• RECORDED INFORMATION:
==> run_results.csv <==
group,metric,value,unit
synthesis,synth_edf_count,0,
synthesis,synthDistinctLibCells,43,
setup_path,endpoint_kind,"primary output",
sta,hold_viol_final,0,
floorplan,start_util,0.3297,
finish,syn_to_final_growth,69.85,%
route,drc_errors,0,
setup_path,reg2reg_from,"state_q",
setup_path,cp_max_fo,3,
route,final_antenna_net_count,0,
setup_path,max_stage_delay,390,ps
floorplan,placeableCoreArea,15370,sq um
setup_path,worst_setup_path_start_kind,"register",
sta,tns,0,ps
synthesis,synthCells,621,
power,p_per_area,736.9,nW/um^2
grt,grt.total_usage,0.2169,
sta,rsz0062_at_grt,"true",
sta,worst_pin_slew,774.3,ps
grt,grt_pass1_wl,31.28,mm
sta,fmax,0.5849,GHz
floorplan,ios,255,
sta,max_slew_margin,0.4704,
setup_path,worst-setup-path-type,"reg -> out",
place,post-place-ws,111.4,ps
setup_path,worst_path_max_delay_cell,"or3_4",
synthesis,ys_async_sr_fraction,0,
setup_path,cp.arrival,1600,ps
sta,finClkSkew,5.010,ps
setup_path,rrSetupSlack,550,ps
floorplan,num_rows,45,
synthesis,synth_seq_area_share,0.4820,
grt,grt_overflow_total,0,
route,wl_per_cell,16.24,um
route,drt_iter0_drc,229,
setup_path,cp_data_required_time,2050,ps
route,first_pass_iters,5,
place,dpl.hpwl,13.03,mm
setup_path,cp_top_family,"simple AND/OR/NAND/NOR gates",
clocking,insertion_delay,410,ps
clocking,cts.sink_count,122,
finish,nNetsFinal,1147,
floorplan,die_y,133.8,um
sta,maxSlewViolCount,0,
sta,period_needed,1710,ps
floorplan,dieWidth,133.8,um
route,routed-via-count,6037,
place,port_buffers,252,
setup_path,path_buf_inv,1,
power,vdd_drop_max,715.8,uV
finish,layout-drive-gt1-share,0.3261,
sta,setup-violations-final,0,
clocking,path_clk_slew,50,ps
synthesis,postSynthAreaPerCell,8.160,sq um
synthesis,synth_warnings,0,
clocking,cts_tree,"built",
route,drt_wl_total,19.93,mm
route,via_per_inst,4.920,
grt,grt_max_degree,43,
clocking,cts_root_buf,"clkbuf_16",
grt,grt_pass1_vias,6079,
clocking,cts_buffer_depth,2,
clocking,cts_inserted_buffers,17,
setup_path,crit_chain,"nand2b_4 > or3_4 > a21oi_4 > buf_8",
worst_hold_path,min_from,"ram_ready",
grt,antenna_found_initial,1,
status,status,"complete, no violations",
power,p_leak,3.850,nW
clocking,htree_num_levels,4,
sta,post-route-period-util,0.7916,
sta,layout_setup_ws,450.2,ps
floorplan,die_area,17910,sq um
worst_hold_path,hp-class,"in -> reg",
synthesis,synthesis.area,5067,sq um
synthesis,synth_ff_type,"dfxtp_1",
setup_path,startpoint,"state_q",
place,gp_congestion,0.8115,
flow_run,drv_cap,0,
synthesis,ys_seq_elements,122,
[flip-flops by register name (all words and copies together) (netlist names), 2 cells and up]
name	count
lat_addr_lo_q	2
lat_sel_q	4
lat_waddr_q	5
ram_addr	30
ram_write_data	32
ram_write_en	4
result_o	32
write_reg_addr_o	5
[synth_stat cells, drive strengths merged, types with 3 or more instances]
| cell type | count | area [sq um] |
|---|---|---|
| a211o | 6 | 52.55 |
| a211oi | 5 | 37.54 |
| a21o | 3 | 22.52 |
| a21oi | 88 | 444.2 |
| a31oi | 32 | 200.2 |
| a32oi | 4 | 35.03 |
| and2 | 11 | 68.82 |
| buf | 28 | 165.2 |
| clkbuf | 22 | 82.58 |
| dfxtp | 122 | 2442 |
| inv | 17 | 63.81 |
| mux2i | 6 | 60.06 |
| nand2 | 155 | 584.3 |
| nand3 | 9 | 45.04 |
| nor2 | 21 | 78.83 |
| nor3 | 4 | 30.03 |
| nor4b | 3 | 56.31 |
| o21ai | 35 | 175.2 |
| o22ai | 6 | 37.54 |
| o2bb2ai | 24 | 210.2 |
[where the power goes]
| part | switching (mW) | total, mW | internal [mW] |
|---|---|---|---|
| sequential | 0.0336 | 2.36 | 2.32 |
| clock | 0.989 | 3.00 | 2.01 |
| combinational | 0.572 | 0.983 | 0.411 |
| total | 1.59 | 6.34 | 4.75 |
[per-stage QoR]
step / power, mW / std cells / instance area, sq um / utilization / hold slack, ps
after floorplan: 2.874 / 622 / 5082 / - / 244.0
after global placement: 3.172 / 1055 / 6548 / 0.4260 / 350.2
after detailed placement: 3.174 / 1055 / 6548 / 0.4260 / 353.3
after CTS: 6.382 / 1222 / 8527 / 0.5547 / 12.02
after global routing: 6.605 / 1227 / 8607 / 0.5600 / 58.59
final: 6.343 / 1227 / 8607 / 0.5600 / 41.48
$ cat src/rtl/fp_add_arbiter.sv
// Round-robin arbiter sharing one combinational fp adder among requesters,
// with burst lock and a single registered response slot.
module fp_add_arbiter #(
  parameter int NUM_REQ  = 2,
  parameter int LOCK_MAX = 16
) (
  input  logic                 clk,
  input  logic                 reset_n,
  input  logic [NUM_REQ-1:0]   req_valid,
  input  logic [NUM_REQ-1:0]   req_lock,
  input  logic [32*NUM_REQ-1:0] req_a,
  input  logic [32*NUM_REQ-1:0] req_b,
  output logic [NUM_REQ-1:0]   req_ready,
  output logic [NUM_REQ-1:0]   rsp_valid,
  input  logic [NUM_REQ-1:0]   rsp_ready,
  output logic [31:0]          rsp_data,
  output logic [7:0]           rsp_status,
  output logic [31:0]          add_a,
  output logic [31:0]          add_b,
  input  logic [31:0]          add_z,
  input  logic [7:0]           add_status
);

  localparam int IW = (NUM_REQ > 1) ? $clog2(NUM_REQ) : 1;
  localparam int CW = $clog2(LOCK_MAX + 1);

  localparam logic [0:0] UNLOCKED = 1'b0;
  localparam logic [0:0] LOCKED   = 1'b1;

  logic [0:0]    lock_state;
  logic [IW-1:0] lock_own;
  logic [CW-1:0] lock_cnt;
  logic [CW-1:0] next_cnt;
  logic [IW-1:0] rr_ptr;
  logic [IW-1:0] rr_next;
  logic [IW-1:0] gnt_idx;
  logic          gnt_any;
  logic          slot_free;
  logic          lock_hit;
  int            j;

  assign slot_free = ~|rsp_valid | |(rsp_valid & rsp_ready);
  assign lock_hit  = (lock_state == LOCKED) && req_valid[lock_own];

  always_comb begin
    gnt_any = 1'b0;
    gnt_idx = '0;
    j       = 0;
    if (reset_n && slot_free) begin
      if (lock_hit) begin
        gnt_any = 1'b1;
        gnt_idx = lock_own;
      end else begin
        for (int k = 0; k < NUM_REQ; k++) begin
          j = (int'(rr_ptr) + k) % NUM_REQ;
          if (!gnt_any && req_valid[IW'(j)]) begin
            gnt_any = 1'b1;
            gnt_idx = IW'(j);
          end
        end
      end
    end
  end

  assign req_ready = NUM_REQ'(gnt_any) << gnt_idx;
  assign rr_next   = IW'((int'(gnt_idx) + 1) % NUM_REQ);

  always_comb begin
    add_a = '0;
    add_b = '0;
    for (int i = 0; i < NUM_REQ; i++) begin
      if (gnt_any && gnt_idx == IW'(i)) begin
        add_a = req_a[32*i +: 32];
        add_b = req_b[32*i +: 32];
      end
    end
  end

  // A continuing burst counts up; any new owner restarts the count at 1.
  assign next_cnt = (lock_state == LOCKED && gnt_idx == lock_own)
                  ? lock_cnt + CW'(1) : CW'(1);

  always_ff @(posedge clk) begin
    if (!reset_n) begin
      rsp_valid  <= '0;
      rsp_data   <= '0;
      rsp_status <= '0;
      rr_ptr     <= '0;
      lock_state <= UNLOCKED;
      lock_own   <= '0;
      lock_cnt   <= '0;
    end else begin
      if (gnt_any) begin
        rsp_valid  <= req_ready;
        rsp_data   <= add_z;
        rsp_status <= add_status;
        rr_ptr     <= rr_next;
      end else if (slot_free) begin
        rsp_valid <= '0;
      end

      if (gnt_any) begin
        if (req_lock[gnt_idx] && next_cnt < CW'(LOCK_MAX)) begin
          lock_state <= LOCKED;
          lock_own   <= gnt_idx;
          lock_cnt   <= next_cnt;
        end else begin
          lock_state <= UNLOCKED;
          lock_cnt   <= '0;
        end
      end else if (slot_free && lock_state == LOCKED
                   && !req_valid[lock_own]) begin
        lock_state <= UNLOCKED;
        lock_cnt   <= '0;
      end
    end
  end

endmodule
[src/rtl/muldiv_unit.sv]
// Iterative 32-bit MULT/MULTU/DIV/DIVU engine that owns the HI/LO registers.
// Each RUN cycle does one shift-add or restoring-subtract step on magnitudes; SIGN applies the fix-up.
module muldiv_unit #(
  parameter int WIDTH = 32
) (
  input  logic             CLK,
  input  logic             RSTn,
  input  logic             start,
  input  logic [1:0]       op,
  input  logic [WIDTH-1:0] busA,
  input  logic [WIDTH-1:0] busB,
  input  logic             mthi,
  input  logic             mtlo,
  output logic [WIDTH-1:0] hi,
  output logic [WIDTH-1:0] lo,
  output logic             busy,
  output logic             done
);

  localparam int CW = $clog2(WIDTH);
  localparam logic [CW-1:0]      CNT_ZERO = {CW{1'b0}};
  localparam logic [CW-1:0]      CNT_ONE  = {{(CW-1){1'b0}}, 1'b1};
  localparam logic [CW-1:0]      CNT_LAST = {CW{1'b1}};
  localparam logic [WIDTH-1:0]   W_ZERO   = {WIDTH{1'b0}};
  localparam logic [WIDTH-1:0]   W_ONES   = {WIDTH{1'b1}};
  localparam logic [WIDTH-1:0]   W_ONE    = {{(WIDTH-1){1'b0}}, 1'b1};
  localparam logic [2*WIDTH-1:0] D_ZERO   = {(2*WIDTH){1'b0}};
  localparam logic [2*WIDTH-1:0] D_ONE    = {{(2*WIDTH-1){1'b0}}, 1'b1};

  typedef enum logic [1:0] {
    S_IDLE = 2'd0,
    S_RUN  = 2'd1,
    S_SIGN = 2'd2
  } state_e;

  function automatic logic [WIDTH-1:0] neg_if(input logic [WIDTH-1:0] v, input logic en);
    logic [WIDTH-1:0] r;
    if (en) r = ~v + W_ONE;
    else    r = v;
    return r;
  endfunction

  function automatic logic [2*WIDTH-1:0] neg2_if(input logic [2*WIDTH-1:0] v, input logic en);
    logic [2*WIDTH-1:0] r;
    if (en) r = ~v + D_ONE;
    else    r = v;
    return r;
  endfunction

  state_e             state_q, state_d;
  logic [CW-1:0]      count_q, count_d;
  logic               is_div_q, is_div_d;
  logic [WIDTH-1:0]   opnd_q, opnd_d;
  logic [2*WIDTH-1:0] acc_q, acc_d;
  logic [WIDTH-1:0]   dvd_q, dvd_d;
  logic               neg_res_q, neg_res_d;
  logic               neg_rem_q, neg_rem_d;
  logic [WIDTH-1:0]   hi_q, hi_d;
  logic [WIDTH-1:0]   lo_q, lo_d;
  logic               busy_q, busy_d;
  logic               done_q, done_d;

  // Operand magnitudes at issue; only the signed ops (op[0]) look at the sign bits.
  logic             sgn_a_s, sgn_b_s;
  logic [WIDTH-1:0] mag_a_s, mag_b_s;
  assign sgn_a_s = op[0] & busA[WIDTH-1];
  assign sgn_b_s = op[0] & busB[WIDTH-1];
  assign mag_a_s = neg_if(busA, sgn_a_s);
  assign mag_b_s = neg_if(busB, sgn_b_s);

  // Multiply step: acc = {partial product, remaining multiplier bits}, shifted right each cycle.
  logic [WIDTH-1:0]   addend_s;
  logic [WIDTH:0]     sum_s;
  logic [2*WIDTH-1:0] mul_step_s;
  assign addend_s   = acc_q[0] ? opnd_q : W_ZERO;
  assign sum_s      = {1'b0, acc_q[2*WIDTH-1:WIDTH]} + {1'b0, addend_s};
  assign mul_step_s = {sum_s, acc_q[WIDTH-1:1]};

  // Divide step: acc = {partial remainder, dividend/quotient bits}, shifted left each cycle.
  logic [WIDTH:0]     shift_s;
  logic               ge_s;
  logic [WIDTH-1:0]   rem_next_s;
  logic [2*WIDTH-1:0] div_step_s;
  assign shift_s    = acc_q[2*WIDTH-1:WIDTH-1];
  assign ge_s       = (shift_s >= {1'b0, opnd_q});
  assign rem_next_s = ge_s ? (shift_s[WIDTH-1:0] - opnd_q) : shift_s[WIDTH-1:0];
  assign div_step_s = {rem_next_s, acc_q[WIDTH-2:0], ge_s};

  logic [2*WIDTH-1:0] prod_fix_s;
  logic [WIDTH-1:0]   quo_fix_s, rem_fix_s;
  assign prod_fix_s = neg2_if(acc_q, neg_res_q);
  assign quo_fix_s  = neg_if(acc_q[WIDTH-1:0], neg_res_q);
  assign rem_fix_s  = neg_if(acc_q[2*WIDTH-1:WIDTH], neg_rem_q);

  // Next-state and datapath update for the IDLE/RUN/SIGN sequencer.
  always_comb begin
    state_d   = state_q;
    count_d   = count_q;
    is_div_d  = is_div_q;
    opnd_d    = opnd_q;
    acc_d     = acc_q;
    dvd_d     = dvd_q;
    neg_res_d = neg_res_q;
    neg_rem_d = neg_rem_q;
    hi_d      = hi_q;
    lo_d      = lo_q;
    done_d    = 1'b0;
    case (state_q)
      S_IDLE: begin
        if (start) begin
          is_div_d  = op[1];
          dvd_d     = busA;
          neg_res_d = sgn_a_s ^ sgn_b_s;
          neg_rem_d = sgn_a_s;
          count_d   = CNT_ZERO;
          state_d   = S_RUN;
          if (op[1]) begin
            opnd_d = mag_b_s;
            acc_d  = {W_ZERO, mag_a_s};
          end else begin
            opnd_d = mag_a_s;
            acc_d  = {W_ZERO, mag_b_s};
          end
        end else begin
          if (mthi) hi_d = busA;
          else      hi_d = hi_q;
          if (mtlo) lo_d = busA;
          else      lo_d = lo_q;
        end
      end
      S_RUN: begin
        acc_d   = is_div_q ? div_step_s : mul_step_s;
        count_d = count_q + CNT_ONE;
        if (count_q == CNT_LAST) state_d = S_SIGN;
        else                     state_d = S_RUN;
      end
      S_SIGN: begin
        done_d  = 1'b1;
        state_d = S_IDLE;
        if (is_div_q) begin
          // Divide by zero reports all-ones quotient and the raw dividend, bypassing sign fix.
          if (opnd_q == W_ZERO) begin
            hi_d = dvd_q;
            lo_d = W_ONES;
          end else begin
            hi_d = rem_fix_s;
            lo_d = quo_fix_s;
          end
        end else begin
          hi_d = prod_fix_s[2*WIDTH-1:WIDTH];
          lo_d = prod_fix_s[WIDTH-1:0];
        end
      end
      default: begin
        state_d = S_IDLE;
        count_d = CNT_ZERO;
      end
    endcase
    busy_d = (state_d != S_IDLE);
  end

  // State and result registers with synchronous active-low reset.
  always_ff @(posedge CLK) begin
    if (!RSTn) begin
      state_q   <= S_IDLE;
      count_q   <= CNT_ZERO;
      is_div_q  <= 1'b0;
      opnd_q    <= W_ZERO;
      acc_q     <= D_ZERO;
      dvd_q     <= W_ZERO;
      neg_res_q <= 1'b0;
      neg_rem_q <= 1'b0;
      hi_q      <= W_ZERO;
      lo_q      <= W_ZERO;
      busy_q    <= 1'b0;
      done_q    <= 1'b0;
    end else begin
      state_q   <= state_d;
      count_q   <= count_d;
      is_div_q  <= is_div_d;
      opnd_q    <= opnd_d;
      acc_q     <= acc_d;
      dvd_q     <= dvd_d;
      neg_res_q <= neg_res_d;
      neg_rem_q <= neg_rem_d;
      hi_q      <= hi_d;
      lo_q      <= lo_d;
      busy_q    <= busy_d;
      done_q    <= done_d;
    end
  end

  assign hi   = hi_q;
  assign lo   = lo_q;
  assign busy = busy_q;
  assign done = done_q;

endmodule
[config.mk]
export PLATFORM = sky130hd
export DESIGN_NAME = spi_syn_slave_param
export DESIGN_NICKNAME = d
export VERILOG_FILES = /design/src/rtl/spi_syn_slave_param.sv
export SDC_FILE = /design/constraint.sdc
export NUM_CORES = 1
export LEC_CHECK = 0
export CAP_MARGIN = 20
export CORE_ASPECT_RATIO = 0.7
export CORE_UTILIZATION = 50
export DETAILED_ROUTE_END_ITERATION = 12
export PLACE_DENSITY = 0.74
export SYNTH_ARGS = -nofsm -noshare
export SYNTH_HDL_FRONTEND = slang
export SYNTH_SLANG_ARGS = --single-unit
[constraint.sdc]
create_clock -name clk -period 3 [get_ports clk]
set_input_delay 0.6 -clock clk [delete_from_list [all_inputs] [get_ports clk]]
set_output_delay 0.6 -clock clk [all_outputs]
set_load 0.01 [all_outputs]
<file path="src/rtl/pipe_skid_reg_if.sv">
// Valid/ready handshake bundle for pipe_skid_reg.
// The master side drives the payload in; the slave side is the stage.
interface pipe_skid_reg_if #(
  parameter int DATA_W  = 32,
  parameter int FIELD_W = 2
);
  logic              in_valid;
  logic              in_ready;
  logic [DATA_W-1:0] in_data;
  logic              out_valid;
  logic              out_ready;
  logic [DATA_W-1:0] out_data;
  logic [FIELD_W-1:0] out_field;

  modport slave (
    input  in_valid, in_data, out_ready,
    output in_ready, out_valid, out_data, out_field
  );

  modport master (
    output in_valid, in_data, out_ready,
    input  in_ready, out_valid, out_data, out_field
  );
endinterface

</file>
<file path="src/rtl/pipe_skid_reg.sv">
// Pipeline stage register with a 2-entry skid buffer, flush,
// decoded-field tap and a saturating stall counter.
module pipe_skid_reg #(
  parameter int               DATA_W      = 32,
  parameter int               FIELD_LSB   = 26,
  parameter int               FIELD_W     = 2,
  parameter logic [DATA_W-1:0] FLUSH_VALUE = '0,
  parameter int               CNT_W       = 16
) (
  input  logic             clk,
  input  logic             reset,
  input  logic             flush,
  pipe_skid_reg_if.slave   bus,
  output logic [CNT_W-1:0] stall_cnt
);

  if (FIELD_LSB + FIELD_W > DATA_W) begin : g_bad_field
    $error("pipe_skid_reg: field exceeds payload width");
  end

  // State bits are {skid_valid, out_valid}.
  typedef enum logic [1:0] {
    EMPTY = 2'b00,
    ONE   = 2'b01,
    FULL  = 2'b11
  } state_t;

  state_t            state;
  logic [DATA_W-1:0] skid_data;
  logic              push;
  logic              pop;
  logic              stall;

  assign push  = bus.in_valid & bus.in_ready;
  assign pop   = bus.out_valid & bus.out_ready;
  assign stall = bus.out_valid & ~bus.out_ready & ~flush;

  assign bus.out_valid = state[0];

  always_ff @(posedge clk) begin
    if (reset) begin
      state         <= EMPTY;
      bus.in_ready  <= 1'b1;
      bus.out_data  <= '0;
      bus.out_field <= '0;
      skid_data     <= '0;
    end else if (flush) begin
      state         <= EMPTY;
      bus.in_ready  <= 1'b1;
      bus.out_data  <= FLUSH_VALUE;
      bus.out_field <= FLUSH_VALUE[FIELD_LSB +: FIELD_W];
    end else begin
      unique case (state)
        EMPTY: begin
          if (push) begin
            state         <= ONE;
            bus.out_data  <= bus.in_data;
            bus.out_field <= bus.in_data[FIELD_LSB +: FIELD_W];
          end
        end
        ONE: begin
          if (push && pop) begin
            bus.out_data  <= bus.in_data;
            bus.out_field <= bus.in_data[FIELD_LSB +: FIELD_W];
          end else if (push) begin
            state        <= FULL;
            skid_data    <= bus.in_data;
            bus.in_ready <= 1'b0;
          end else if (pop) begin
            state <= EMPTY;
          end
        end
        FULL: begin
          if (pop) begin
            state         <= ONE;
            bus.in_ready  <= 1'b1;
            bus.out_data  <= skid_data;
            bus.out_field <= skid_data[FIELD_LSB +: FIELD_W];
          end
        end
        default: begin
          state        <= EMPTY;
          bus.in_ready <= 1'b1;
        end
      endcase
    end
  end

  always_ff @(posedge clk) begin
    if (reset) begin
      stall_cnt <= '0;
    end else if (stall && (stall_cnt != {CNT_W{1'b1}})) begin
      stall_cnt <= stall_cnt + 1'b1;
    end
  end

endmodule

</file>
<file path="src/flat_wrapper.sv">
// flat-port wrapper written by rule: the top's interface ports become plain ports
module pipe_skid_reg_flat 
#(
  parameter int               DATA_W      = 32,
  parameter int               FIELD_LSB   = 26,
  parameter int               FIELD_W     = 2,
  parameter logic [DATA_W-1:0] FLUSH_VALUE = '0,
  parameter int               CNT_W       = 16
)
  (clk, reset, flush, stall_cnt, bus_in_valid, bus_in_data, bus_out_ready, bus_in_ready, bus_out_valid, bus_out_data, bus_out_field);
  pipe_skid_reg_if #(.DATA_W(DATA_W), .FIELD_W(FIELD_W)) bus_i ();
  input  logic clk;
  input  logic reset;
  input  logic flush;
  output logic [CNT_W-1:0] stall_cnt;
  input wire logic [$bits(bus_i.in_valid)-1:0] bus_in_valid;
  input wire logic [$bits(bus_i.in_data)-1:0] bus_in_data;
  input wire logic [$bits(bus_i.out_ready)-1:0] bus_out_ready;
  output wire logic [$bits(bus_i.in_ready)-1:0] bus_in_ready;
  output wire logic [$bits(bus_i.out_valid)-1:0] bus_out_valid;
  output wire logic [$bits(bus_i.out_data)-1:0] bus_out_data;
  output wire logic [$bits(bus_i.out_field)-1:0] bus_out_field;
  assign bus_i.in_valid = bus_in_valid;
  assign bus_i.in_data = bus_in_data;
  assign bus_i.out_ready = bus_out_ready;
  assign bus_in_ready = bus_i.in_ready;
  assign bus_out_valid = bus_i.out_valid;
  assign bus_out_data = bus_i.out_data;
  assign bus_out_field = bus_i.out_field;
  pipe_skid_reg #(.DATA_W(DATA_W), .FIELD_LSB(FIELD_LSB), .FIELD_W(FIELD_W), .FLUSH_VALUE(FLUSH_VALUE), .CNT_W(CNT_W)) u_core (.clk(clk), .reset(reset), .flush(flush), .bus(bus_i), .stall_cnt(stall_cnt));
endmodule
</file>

• TASK TO COMPLETE:
From the entries above, restate word for word the lines from the line containing "clocking,insertion_delay,410,ps" to the line containing "route,drt_wl_total,19.93,mm", both ends included, and nothing more.

• TASK OUTPUT:
clocking,insertion_delay,410,ps
clocking,cts.sink_count,122,
finish,nNetsFinal,1147,
floorplan,die_y,133.8,um
sta,maxSlewViolCount,0,
sta,period_needed,1710,ps
floorplan,dieWidth,133.8,um
route,routed-via-count,6037,
place,port_buffers,252,
setup_path,path_buf_inv,1,
power,vdd_drop_max,715.8,uV
finish,layout-drive-gt1-share,0.3261,
sta,setup-violations-final,0,
clocking,path_clk_slew,50,ps
synthesis,postSynthAreaPerCell,8.160,sq um
synthesis,synth_warnings,0,
clocking,cts_tree,"built",
route,drt_wl_total,19.93,mm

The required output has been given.